Neuroimmune Communication in Health and Disease

Colin Reardon, Kaitlin Murray, Alan E Lomax, Colin Reardon, Kaitlin Murray, Alan E Lomax

Abstract

The immune and nervous systems are tightly integrated, with each system capable of influencing the other to respond to infectious or inflammatory perturbations of homeostasis. Recent studies demonstrating the ability of neural stimulation to significantly reduce the severity of immunopathology and consequently reduce mortality have led to a resurgence in the field of neuroimmunology. Highlighting the tight integration of the nervous and immune systems, afferent neurons can be activated by a diverse range of substances from bacterial-derived products to cytokines released by host cells. While activation of vagal afferents by these substances dominates the literature, additional sensory neurons are responsive as well. It is becoming increasingly clear that although the cholinergic anti-inflammatory pathway has become the predominant model, a multitude of functional circuits exist through which neuronal messengers can influence immunological outcomes.
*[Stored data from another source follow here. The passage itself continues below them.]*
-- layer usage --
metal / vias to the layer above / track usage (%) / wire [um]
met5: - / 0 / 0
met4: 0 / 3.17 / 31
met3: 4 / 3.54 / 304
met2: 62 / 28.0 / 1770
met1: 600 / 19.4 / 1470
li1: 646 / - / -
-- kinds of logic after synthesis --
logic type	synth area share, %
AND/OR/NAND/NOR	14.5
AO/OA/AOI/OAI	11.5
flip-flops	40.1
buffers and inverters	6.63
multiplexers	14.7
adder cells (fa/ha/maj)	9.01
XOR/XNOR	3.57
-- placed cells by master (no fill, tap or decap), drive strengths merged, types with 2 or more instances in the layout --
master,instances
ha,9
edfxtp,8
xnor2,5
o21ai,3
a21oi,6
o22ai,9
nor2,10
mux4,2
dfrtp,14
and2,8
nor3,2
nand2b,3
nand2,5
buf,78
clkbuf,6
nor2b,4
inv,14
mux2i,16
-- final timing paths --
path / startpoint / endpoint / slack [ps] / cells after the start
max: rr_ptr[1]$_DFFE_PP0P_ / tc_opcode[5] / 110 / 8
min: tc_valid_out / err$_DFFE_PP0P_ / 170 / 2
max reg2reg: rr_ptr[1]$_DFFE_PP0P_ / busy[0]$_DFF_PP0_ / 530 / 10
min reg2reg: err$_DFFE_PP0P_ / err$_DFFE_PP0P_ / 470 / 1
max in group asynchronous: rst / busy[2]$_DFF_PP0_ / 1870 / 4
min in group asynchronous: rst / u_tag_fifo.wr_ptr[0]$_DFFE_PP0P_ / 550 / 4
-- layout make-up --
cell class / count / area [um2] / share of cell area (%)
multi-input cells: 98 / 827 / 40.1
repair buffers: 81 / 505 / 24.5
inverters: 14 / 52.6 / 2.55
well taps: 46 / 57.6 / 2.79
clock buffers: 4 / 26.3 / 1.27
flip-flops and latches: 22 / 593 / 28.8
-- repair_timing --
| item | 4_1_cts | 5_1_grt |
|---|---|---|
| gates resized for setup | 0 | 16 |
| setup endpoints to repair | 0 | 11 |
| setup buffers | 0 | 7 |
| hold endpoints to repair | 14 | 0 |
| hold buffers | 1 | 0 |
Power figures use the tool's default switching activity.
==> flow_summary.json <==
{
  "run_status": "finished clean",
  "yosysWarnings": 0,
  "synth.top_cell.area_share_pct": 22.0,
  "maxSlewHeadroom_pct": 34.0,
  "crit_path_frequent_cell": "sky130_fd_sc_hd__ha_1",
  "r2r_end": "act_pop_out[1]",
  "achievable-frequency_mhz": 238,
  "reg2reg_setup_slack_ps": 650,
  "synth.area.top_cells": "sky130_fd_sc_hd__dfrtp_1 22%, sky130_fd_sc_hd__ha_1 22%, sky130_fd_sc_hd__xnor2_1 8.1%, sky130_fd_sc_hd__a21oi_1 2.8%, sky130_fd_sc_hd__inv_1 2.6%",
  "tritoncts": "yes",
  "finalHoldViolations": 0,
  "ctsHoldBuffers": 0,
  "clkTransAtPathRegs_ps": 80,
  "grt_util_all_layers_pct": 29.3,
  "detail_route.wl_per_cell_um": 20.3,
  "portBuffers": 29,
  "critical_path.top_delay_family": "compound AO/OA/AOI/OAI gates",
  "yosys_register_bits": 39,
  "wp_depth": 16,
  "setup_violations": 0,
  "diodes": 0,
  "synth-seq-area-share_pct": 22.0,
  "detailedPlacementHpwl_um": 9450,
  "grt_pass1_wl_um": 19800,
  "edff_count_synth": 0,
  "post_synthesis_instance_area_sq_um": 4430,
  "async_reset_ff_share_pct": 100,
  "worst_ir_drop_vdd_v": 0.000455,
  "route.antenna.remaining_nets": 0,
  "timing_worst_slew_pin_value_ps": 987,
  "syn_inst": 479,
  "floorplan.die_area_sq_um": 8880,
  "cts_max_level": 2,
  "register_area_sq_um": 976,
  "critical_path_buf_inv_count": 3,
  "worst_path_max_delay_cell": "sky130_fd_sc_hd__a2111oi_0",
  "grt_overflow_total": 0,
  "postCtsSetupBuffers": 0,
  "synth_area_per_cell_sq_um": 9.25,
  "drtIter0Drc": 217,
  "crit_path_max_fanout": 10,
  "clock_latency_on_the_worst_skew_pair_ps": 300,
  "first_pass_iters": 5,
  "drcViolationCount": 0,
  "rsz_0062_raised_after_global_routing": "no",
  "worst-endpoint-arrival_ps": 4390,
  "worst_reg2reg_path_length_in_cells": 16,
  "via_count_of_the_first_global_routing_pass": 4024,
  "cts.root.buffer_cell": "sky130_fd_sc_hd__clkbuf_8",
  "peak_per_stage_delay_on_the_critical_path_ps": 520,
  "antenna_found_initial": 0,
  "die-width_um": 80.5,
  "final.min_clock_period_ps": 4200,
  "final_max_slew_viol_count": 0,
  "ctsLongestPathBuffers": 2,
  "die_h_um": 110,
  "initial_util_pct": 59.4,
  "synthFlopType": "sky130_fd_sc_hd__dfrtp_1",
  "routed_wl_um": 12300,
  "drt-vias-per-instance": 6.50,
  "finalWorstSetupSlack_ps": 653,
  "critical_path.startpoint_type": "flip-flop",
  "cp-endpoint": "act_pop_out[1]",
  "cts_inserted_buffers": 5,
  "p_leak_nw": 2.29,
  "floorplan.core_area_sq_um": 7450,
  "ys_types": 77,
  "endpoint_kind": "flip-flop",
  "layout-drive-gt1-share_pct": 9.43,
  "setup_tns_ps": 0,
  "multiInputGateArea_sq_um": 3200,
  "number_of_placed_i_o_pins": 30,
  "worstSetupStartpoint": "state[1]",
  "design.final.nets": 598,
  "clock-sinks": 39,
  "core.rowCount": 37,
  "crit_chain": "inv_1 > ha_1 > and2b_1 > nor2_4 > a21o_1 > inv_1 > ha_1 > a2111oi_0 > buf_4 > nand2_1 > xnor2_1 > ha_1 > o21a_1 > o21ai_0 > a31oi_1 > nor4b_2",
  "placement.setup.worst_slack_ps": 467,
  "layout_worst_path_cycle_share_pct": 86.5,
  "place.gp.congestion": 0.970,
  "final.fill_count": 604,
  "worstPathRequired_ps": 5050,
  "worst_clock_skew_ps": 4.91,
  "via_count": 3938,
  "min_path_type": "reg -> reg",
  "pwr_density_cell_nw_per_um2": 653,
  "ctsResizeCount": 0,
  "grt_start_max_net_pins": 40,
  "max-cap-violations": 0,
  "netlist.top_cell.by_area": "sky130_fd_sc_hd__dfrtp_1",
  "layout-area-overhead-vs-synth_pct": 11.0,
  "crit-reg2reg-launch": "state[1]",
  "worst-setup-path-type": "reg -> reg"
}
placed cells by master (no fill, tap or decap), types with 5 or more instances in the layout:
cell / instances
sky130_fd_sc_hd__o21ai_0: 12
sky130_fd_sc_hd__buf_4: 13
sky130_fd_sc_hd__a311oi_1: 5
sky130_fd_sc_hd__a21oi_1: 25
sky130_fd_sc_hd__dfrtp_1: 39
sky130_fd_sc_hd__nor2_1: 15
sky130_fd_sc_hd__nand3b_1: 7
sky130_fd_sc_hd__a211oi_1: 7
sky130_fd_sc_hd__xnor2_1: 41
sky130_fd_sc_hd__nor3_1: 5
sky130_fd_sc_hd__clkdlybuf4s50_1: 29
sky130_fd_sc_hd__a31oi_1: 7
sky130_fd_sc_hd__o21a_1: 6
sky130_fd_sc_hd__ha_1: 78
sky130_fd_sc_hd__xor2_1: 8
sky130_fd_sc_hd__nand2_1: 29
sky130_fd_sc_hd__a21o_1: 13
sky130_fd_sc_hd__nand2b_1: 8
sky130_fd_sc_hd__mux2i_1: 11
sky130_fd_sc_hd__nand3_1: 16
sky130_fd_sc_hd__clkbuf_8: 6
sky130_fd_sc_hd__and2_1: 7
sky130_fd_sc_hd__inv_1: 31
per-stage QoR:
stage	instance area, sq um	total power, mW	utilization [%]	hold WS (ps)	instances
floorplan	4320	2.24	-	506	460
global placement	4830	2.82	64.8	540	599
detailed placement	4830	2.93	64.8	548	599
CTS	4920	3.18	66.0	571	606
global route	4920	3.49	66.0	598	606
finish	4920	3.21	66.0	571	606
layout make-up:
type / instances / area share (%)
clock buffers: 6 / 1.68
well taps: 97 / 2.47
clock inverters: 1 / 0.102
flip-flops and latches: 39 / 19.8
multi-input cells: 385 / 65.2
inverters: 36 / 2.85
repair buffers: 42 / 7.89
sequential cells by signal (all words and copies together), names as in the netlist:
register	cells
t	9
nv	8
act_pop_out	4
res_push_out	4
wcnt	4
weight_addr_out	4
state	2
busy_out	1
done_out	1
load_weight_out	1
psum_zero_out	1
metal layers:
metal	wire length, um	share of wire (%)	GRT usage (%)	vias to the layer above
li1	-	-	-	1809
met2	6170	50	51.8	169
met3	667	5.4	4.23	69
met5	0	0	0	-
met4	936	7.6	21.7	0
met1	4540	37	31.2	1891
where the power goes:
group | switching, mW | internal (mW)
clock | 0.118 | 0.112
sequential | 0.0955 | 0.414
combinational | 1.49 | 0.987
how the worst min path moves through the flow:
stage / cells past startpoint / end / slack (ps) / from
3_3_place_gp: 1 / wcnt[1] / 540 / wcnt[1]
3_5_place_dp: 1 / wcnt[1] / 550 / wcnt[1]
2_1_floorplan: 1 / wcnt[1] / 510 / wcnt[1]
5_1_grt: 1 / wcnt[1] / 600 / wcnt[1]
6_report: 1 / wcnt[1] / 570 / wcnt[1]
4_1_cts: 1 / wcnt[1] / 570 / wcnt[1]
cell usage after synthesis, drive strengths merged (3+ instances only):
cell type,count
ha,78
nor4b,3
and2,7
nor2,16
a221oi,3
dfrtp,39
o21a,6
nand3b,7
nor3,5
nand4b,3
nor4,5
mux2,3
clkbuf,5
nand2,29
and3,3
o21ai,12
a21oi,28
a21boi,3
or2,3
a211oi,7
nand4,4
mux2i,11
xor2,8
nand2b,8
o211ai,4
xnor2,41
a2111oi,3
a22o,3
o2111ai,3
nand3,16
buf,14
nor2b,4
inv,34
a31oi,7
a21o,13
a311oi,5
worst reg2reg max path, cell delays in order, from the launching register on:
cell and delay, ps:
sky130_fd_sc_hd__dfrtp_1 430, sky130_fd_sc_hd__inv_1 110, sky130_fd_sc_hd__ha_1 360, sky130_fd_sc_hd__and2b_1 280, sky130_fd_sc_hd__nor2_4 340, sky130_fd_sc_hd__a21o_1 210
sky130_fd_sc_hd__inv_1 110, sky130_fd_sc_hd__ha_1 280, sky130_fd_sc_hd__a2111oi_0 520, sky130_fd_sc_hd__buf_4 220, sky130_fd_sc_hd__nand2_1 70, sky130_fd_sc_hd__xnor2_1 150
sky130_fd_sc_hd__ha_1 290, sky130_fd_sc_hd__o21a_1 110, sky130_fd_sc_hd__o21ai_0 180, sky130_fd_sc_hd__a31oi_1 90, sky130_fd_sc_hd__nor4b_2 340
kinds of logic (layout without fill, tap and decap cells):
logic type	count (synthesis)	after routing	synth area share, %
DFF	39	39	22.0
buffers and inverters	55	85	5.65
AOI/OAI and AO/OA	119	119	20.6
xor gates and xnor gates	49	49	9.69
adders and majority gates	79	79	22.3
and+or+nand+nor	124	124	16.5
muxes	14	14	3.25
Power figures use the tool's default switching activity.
## config.mk

```make
export PLATFORM = sky130hd
export DESIGN_NAME = wb_writer
export DESIGN_NICKNAME = d
export VERILOG_FILES = /design/src/rtl/wb_writer.sv
export SDC_FILE = /design/constraint.sdc
export NUM_CORES = 1
export LEC_CHECK = 0
export CORE_MARGIN = 5
export CORE_UTILIZATION = 40
export CTS_CLUSTER_SIZE = 16
export DETAILED_ROUTE_END_ITERATION = 8
export PLACE_DENSITY = 0.81
export SYNTH_ARGS = -nofsm -noshare
export SYNTH_HDL_FRONTEND = slang
export SYNTH_SLANG_ARGS = --single-unit
```

## constraint.sdc

```tcl
create_clock -name clk -period 3.2 [get_ports clk]
set_input_delay 0.32 -clock clk [delete_from_list [all_inputs] [get_ports clk]]
set_output_delay 0.32 -clock clk [all_outputs]
set_load 0.01 [all_outputs]
```

## src/rtl/wb_writer.sv

```systemverilog
// Write-back stage: in-order queue of pending register-file writes with RF handshake.
// Define WB_WRITER_FWD_EN to enable forwarding of pending results to the read stage.
module wb_writer #(
  parameter int unsigned RFW = 5,
  parameter int unsigned DW  = 32,
  parameter int unsigned IW  = 32,
  parameter int unsigned QAW = 1
) (
  input  logic           clk,
  input  logic           start,
  input  logic           in_valid,
  input  logic [IW-1:0]  in_inst,
  input  logic [DW-1:0]  in_data,
  output logic           in_ready,
  output logic           rf_we,
  output logic [RFW-1:0] rf_waddr,
  output logic [DW-1:0]  rf_wdata,
  input  logic           rf_ack,
  output logic [QAW:0]   occ,
  input  logic [RFW-1:0] fwd_addrA,
  input  logic [RFW-1:0] fwd_addrB,
  output logic           fwd_hitA,
  output logic           fwd_hitB,
  output logic [DW-1:0]  fwd_dataA,
  output logic [DW-1:0]  fwd_dataB
);

  localparam int unsigned QD = 1 << QAW;
  localparam logic [QAW:0] QdOcc = QD[QAW:0];

  logic [5:0]     opcode;
  logic [RFW-1:0] rd;
  logic           is_wr, push, pop;

  logic [QAW-1:0] head_q, head_d, tail_q, tail_d;
  logic [QAW:0]   occ_q, occ_d;
  logic [RFW-1:0] rd_mem   [QD];
  logic [DW-1:0]  data_mem [QD];

  assign opcode = in_inst[IW-1 -: 6];
  assign rd     = in_inst[IW-7 -: RFW];
  assign is_wr  = (opcode != '0) && (rd != '0);

  logic unused_inst;
  assign unused_inst = ^in_inst[IW-7-RFW:0];

  // Ready looks only at stored occupancy; a same-cycle pop never frees a full queue.
  assign in_ready = !start && (occ_q != QdOcc);
  assign push     = in_valid && in_ready && is_wr;
  assign rf_we    = (occ_q != '0);
  assign pop      = rf_we && rf_ack;
  assign occ      = occ_q;

  // Entry storage is never cleared, so the write outputs are masked while empty.
  assign rf_waddr = rf_we ? rd_mem[head_q]   : '0;
  assign rf_wdata = rf_we ? data_mem[head_q] : '0;

  always_comb begin
    head_d = head_q;
    tail_d = tail_q;
    occ_d  = occ_q;
    if (push) tail_d = tail_q + QAW'(1);
    if (pop)  head_d = head_q + QAW'(1);
    case ({push, pop})
      2'b10:   occ_d = occ_q + 1'b1;
      2'b01:   occ_d = occ_q - 1'b1;
      default: occ_d = occ_q;
    endcase
  end

  always_ff @(posedge clk) begin
    if (start) begin
      head_q <= '0;
      tail_q <= '0;
      occ_q  <= '0;
    end else begin
      head_q <= head_d;
      tail_q <= tail_d;
      occ_q  <= occ_d;
    end
  end

  always_ff @(posedge clk) begin
    if (push) begin
      rd_mem[tail_q]   <= rd;
      data_mem[tail_q] <= in_data;
    end
  end

`ifdef WB_WRITER_FWD_EN
  // Walk oldest to newest so the newest matching entry is the one that sticks.
  function automatic logic [DW:0] fwd_lookup(input logic [RFW-1:0] addr);
    logic [DW:0]    res;
    logic [QAW-1:0] idx;
    res = '0;
    for (int i = 0; i < int'(QD); i++) begin
      idx = head_q + QAW'(i);
      if ((addr != '0) && ((QAW+1)'(i) < occ_q) && (rd_mem[idx] == addr)) begin
        res = {1'b1, data_mem[idx]};
      end
    end
    return res;
  endfunction

  always_comb begin
    {fwd_hitA, fwd_dataA} = fwd_lookup(fwd_addrA);
    {fwd_hitB, fwd_dataB} = fwd_lookup(fwd_addrB);
  end
`else
  logic unused_fwd;
  assign unused_fwd = ^{fwd_addrA, fwd_addrB};
  assign fwd_hitA   = 1'b0;
  assign fwd_hitB   = 1'b0;
  assign fwd_dataA  = '0;
  assign fwd_dataB  = '0;
`endif

endmodule
```

==> results.md <==
- Multi-input logic area: 940 sq um
- Clk_skew: 0.00760 ns
- Register Area: 0.00232 sq mm
- WP buf/inv: 2
- Layout area overhead: 28.8%
- Clock power share: 23.7%
- PD cells: 718 mW/mm^2
- Max FO, Critical Path: 21
- Seq pwr share: 40.1%
- Cell chain of the critical path: buf_12 > mux2i_1 > nor2_1 > clkdlybuf4s50_1
- Hold Fails Final Rpt: 0
- Detailed Route WL: 6540 um
- Vias in the first global route: 2053
- Met3 Track Usage GR: 5.77%
- IO Port Bufs: 87
- Gate power share: 36.1%
- Setup TNS: 0 ns
- Net Sw Frac: 30.2%
- # hold bufs at CTS: 0
- Vias/cell: 4.40
- Most Crowded Layer GR: met2
- Final setup viols: 0
- Longest Clk Path Bufs: 2
- Reg2reg end: data_mem[1][6]
- Core Region: 0.00868 sq mm
- Io pins: 185
- # clock sinks: 79
- Slowest-stage cell, CP: dfxtp_2
- Max-cap violations: 0
- Min Tclk post-route: 2.45 ns
- Antenna Cells: 0
- Die height: 104 um
- Outcome: completed
- Int Power: 0.00229 W
- Initial antenna violation count: 0
- Gate Count Post-Synth: 253
- Top Family by Delay on Critical Path: buffers and inverters
- Initial Util: 40.8%
- Routed vias: 2018
- Die width: 104 um
- Worst Path Required: 2.88 ns
- CP endpoint: rf_waddr[2]
- Total gr overflow: 0
- Number of distinct library cells after synthesis: 22
- Placed instance count: 443
- Psw: 0.000987 W
- Total Nets Final: 425
- Cts bufs inserted: 9
- Mean Syn Cell Area: 14.0 sq um
- Achievable Freq: 0.408 GHz
- Worst path max stage delay: 0.69 ns
- Resized Gates After CTS: 0
- ANT nets after route: 0
- Worst-margin pin slew: 0.568 ns
- Critical Path AT: 2.13 ns
- Seq/Total Area, Yosys: 65.6%
- Slew headroom: 62.2%
- Critical Path Source Type: register
- GR Util met1: 13.3%
- DRT iter0 DRCs: 58
- Reg-to-reg slack, setup: 1.12 ns
- DR DRC count: 0
- Routed len/inst: 14.2 um
- RSZ-0062 raised after global routing: no
- Clock Latency Late Sink: 0.34 ns
- Row count: 34
- #FFs+latches synth: 79
- Crit. End Element: output pin
- Finished Layout Cells: 459
- Critical path depth: 4
- Final period utilization: 76.6%
- Post-CTS setup buffers: 0
- Layout cells sized above 1: 7.12%
- R2r startpoint: occ[0]
- Cell area after synthesis: 0.00354 sq mm
- Final max-slew violation count: 0
- RD Place Congestion: 0.751
- Clock-pin slew on the worst setup and hold paths: 0.07 ns
- Hpwl dp: 4740 um
- Leakage Power: 1.61 nW
- Yosys warnings: 0
- H-tree depth: 3
- Met2 usage: 19.8%
- CTS tree: yes
- Filler cells: 733
- First-pass GRT wire length: 10100 um
- Kind of critical path: register to output pin
- GRT Total Usage: 11.9%
- Die area: 0.0108 sq mm
- Pin count of the biggest net entering global routing: 22
- Detailed-router iteration count before antenna repair: 4
- Reg2reg path depth: 5
- Root Driver: clkbuf_8
- Max VDD drop: 0.457 mV
- Worst Hold Class: register to register
## worst min path at each step
stage,startpoint,end,slack [ns],cells after the start
after detailed placement,head_q,register,0.51,2
after global routing,in_data[0],data_mem[1][0],0.54,1
final,tail_q,tail_q,0.52,1
after global placement,tail_q,tail_q,0.49,1
after CTS,head_q,register,0.52,2
after floorplan,start,occ[1],0.39,1
## worst reg2reg max path: stages (launching register included)
cell	delay, ns
dfxtp_1	0.48
inv_1	0.09
a21oi_2	0.23
o2111ai_4	0.23
nor2_4	0.49
buf_12	0.26
## final cells by class
class	count	share of cell area (%)
flip-flops and latches	79	50.9
multi-input cells	162	20.6
repair buffers	91	20.6
well taps	108	2.96
clock buffers	10	2.80
clock inverters	6	1.87
inverters	3	0.247
## cell families after synthesis
logic type	count (synthesis)	share of synthesized area, %
adder cells (fa/ha/maj)	1	0.353
AND/OR/NAND/NOR	50	5.80
AO/OA/AOI/OAI	4	1.27
multiplexers	38	10.7
other	1	0.106
flip-flops	79	65.6
buffers and inverters	77	15.4
XOR/XNOR	3	0.742
## through the flow
stage | hold slack (ns) | total power (W) | area [sq um] | worst slack [ns] | utilization, %
after floorplan | 0.389 | 0.00196 | 3780 | 0.229 | -
after global placement | 0.489 | 0.00252 | 4350 | 0.702 | 50.1
after detailed placement | 0.509 | 0.00254 | 4350 | 0.595 | 50.1
after CTS | 0.524 | 0.00333 | 4560 | 0.667 | 52.6
after global routing | 0.535 | 0.00345 | 4560 | 0.590 | 52.6
final | 0.522 | 0.00327 | 4560 | 0.748 | 52.6
## cells in the final DEF (no fill, tap or decap), drive strengths merged, types with 3 or more instances in the layout
cell	n
dfxtp	5
edfxtp	74
inv	3
clkdlybuf4s50	87
clkinv	3
clkbuf	10
nor2	44
buf	4
conb	66
mux2i	38
## power groups by stage
stage               logic, W  registers (W)  clock network (W)
global placement     0.00119        0.00133                  0
CTS                  0.00121        0.00132           0.000804
detailed placement   0.00120        0.00134                  0
global route         0.00128        0.00133           0.000847
floorplan           0.000672        0.00129                  0
finish               0.00118        0.00131           0.000777
## registers in the layout (all words and copies together) (netlist names), named ones only
name,count
data_mem,64
tail_q,1
head_q,1
rd_mem,10
occ,2
## cells in the mapped netlist
library cell | n | area share, %
a21oi_1 | 1 | 0.14
a21oi_2 | 1 | 0.25
and2_1 | 1 | 0.18
buf_2 | 7 | 0.99
buf_4 | 66 | 14
clkbuf_1 | 1 | 0.11
conb_1 | 1 | 0.11
dfxtp_1 | 5 | 2.8
edfxtp_1 | 74 | 63
ha_1 | 1 | 0.35
inv_1 | 3 | 0.32
mux2i_1 | 38 | 11
nand2_1 | 1 | 0.11
nand2b_1 | 1 | 0.18
nor2_1 | 44 | 4.7
nor4_1 | 1 | 0.18
o2111ai_4 | 1 | 0.74
o21ai_0 | 1 | 0.14
or3_1 | 1 | 0.18
or4_4 | 1 | 0.32
xnor2_1 | 2 | 0.49
xor2_1 | 1 | 0.25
These include pathways whereby efferent signaling occurs independent of the vagus nerve through sympathetic neurons. To receive input from the nervous system, immune cells including B and T cells, macrophages, and professional antigen presenting cells express specific neurotransmitter receptors that affect immune cell function. Specialized immune cell populations not only express neurotransmitter receptors, but express the enzymatic machinery required to produce neurotransmitters, such as acetylcholine, allowing them to act as signaling intermediaries. Although elegant experiments have begun to decipher some of these interactions, integration of these molecules, cells, and anatomy into defined neuroimmune circuits in health and disease is in its infancy. This review describes these circuits and highlights continued challenges and opportunities for the field.

Figures

FIGURE 1.
FIGURE 1.
The proposed circuitry of the cholinergic anti-inflammatory pathway. The cholinergic anti-inflammatory pathway is proposed to begin with the detection of inflammation in the periphery. This information is relayed by vagal afferent neurons to the nucleus tractus solitarius (NTS) resulting in vagal efferent (parasympathetic) outflow to sympathetic ganglia that innervate the spleen and release norepinephrine (NE). This NE activates β2-adrenergic receptor (β2AR) on choline acetyltransferase (ChAT+) T cells that function as signaling intermediaries causing ACh to be synthesized and released. Adjacent macrophages express the nicotinic α7-receptor (α7R), which when activated by T cell-derived ACh reduces NF-κB signaling and prevents tumor necrosis factor (TNF)-α production. The alternative sympathetic efferent arm is also depicted whereby the efferent arm comprises pre- and postganglionic sympathetic neurons independent of the involvement of parasympathetic neurons. DAMPs, danger-associated molecular patterns; PAMPs, pathogen-associated molecular patterns; DMN, dorsal motor nucleus of the vagus.
FIGURE 2.
FIGURE 2.
Vagus nerve mediation regulation of intestinal inflammation. Neural inhibition of intestinal inflammation can also occur by a vagal efferent to enteric nervous system (ENS) circuit. Activation of efferent vagus nerve activity induces activation of cholinergic neurons in the ENS and release of ACh in the intestine, blocking macrophage activation in an α7-receptor (α7R)-dependent manner. TNFα, tumor necrosis factor-α.
FIGURE 3.
FIGURE 3.
Sympathetic innervation of the intestine promotes anti-inflammatory macrophage differentiation. Neuroimmune communication in the intestine requires close approximation of sympathetic axons in and macrophages in the muscularis. Activation of sympathetic innervation following infection induced release of norepinephrine (NE) from nerve terminals and induction of an anti-inflammatory macrophage gene profile. β2AR, β2-adrenergic receptor.
FIGURE 4.
FIGURE 4.
A sympathetic pathway in the inhibition of systemic inflammation. C1 neurons residing in the medulla oblongata have been implicated as another coordination center that initiates descending signals to reduce immune activation. It is important to note that the immunomodulatory circuitry of this motor pathway does not require the vagus nerve. NE, norepinephrine; TNFα, tumor necrosis factor-α; β2AR, β2-adrenergic receptor; α7R, α7-receptor.